中国で日本人母子が男に切り付けられる 病院搬送 日本大使館が邦人に注意呼びかけ

【北京=三塚聖平】中国東部の江蘇省蘇州市で24日、日本人の母子が刃物で切り付けられ負傷した。在中国日本大使館は同日深夜、在留邦人に対し「外出の際は周囲の状況にくれぐれも留意」するよう注意を呼び掛けた。

日本政府関係者によると、30代の母親と未就学の男児が蘇州のバス停で日本人学校のスクールバスを待っていたところ、中国人とみられる男に刃物で襲われた。母子は病院に搬送されたが、命に別条はないという。

容疑者は現場で当局に身柄を確保された。日本人を標的にしたとの明確な情報は現時点で確認されていないという。在上海日本総領事館が現地で情報収集などにあたっている。

現場にいたスクールバスの案内係の中国人女性も切り付けられ重体という。
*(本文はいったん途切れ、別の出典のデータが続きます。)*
## src/rtl/scrambler_frame_ctrl.sv

```systemverilog
// rtl/scrambler_frame_ctrl.sv - frame sequencer for the 220-bit, 18-bit-per-word LFSR scrambler
// Seeds the LFSR on start, absorbs one word per accepted transfer, and holds the final state for the consumer.
module scrambler_frame_ctrl #(
  parameter int STATE_W   = 220,
  parameter int STEP_W    = 18,
  parameter int MAX_WORDS = 1024,
  parameter int CNT_W     = 11
) (
  input  logic               clk,
  input  logic               rst,
  input  logic               start,
  input  logic [STATE_W-1:0] seed,
  output logic               busy,
  input  logic [STEP_W-1:0]  in_data,
  input  logic               in_valid,
  input  logic               in_last,
  output logic               in_ready,
  output logic [STATE_W-1:0] out_state,
  output logic [CNT_W-1:0]   out_words,
  output logic               err_len,
  output logic               out_valid,
  input  logic               out_ready
);

  localparam int TAP_A = 23;
  localparam int TAP_B = 121;
  localparam int TAP_C = 168;

  typedef enum logic [1:0] {
    S_IDLE = 2'd0,
    S_RUN  = 2'd1,
    S_DONE = 2'd2
  } state_t;

  state_t             fsm_q, fsm_d;
  logic [STATE_W-1:0] lfsr_q, lfsr_d;
  logic [CNT_W-1:0]   cnt_q, cnt_d;
  logic               err_q, err_d;
  logic [CNT_W-1:0]   cnt_inc;
  logic [STATE_W-1:0] lfsr_next;
  logic               xfer;

  // Bit 0 of the word enters first; all 18 shifts happen within a single cycle.
  function automatic logic [STATE_W-1:0] lfsr_step(input logic [STATE_W-1:0] s,
                                                   input logic [STEP_W-1:0]  d);
    logic [STATE_W-1:0] r;
    logic               msb;
    r = s;
    for (int i = 0; i < STEP_W; i++) begin
      msb      = r[STATE_W-1];
      r        = {r[STATE_W-2:0], msb ^ d[i]};
      r[TAP_A] = r[TAP_A] ^ msb;
      r[TAP_B] = r[TAP_B] ^ msb;
      r[TAP_C] = r[TAP_C] ^ msb;
    end
    return r;
  endfunction

  assign lfsr_next = lfsr_step(lfsr_q, in_data);
  assign cnt_inc   = cnt_q + 1'b1;
  assign in_ready  = (fsm_q == S_RUN);
  assign out_valid = (fsm_q == S_DONE);
  assign busy      = (fsm_q != S_IDLE);
  assign xfer      = in_valid & in_ready;
  assign out_state = lfsr_q;
  assign out_words = cnt_q;
  assign err_len   = err_q;

  always_comb begin
    fsm_d  = fsm_q;
    lfsr_d = lfsr_q;
    cnt_d  = cnt_q;
    err_d  = err_q;
    case (fsm_q)
      S_IDLE: begin
        if (start) begin
          lfsr_d = seed;
          cnt_d  = '0;
          err_d  = 1'b0;
          fsm_d  = S_RUN;
        end
      end
      S_RUN: begin
        if (xfer) begin
          lfsr_d = lfsr_next;
          cnt_d  = cnt_inc;
          if (in_last) begin
            err_d = 1'b0;
            fsm_d = S_DONE;
          end else if (cnt_inc == CNT_W'(MAX_WORDS)) begin
            err_d = 1'b1;
            fsm_d = S_DONE;
          end
        end
      end
      S_DONE: begin
        if (out_ready) begin
          fsm_d = S_IDLE;
        end
      end
      default: fsm_d = S_IDLE;
    endcase
  end

  always_ff @(posedge clk) begin
    if (rst) begin
      fsm_q  <= S_IDLE;
      lfsr_q <= '0;
      cnt_q  <= '0;
      err_q  <= 1'b0;
    end else begin
      fsm_q  <= fsm_d;
      lfsr_q <= lfsr_d;
      cnt_q  <= cnt_d;
      err_q  <= err_d;
    end
  end

endmodule

```

## config.mk

```make
export PLATFORM = sky130hd
export DESIGN_NAME = scrambler_frame_ctrl
export DESIGN_NICKNAME = d
export VERILOG_FILES = /design/src/rtl/scrambler_frame_ctrl.sv
export SDC_FILE = /design/constraint.sdc
export NUM_CORES = 1
export LEC_CHECK = 0
export CAP_MARGIN = 40
export CORE_AREA = 2 2 187 189
export DETAILED_ROUTE_END_ITERATION = 6
export DIE_AREA = 0 0 189 191
export REMOVE_ABC_BUFFERS = 1
export SYNTH_ARGS = -nofsm -noshare
export SYNTH_HDL_FRONTEND = slang
export SYNTH_SLANG_ARGS = --single-unit
export TNS_END_PERCENT = 20
```

## constraint.sdc

```tcl
create_clock -name clk -period 4.2 [get_ports clk]
set_input_delay 1.26 -clock clk [delete_from_list [all_inputs] [get_ports clk]]
set_output_delay 1.26 -clock clk [all_outputs]
set_load 0.02 [all_outputs]
```
--- config.mk ---
export PLATFORM = sky130hd
export DESIGN_NAME = tdm_demux
export DESIGN_NICKNAME = d
export VERILOG_FILES = /design/src/rtl/tdm_demux.sv
export SDC_FILE = /design/constraint.sdc
export NUM_CORES = 1
export LEC_CHECK = 0
export ABC_AREA = 1
export CAP_MARGIN = 30
export CORE_MARGIN = 2
export CORE_UTILIZATION = 49
export DETAILED_ROUTE_END_ITERATION = 8
export PLACE_DENSITY = 0.81
export SLEW_MARGIN = 20
export SYNTH_ARGS = -nofsm -noshare
export SYNTH_HDL_FRONTEND = slang
export SYNTH_SLANG_ARGS = --single-unit
--- constraint.sdc ---
create_clock -name clk -period 2 [get_ports clk]
set_clock_uncertainty 0.2 [all_clocks]
set_input_delay 0.3 -clock clk [delete_from_list [all_inputs] [get_ports clk]]
set_output_delay 0.3 -clock clk [all_outputs]
set_load 0.02 [all_outputs]
--- src/rtl/tdm_demux.sv ---
// Serial TDM frame demultiplexer: assembles LSB-first WIDTH-bit words for N_CH channels per frame.
// Latency: out_valid one cycle after a word's last accepted bit; no backpressure, serial_valid gaps stall all state.
module tdm_demux #(
  parameter int WIDTH = 8,
  parameter int N_CH  = 4
) (
  input  logic                    clk,
  input  logic                    rst,
  input  logic                    serial_valid,
  input  logic                    serial_data,
  input  logic                    frame_start,
  output logic                    out_valid,
  output logic [WIDTH-1:0]        out_data,
  output logic [$clog2(N_CH)-1:0] out_ch,
  output logic                    frame_err
);

  localparam int BW = (WIDTH > 1) ? $clog2(WIDTH) : 1;
  localparam int CW = $clog2(N_CH);
  localparam logic [BW-1:0] LAST_BIT = BW'(WIDTH - 1);
  localparam logic [CW-1:0] LAST_CH  = CW'(N_CH - 1);

  typedef enum logic {
    IDLE = 1'b0,
    RECV = 1'b1
  } state_t;

  state_t          state;
  logic [BW-1:0]   bit_cnt;
  logic [CW-1:0]   ch_cnt;
  logic [WIDTH-1:0] shreg;
  logic [WIDTH-1:0] word_nxt;
  logic [WIDTH-1:0] first_word;

  // Shift register with the incoming bit merged in at the current bit position.
  always_comb begin
    word_nxt          = shreg;
    word_nxt[bit_cnt] = serial_data;
    first_word        = '0;
    first_word[0]     = serial_data;
  end

  always_ff @(posedge clk or posedge rst) begin
    if (rst) begin
      state     <= IDLE;
      bit_cnt   <= '0;
      ch_cnt    <= '0;
      shreg     <= '0;
      out_valid <= 1'b0;
      out_data  <= '0;
      out_ch    <= '0;
      frame_err <= 1'b0;
    end else begin
      out_valid <= 1'b0;
      frame_err <= 1'b0;
      if (serial_valid) begin
        case (state)
          IDLE: begin
            if (frame_start) begin
              shreg   <= first_word;
              bit_cnt <= BW'(1);
              ch_cnt  <= '0;
              state   <= RECV;
            end
          end
          RECV: begin
            if (frame_start) begin
              // Resynchronise on the unexpected frame marker; the partial word is dropped.
              frame_err <= 1'b1;
              shreg     <= first_word;
              bit_cnt   <= BW'(1);
              ch_cnt    <= '0;
            end else if (bit_cnt == LAST_BIT) begin
              out_valid <= 1'b1;
              out_data  <= word_nxt;
              out_ch    <= ch_cnt;
              shreg     <= '0;
              bit_cnt   <= '0;
              if (ch_cnt == LAST_CH) begin
                ch_cnt <= '0;
                state  <= IDLE;
              end else begin
                ch_cnt <= ch_cnt + 1'b1;
              end
            end else begin
              shreg   <= word_nxt;
              bit_cnt <= bit_cnt + 1'b1;
            end
          end
          default: state <= IDLE;
        endcase
      end
    end
  end

endmodule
女性が母子をかばったところ、刃物で切り付けられたという情報もある。

蘇州の日本人学校は25日、休校となった。中国各地にある日本人学校も警備を強化している。

日本大使館は在留邦人に対し、「最近、中国各地で人の集まる場所における刺傷事件が発生している」と注意喚起を行った。中国では不動産不況を背景に経済成長が鈍化し、庶民の雇用・所得環境が悪化。社会不安につながることが懸念されている。

蘇州は江蘇省南部の商工業都市で、上海市から高速鉄道で約30分と近い。人口は約1295万人。日系企業を含む各国のメーカーなど多数が進出している。昨年10月時点で、蘇州居住の邦人は約5300人。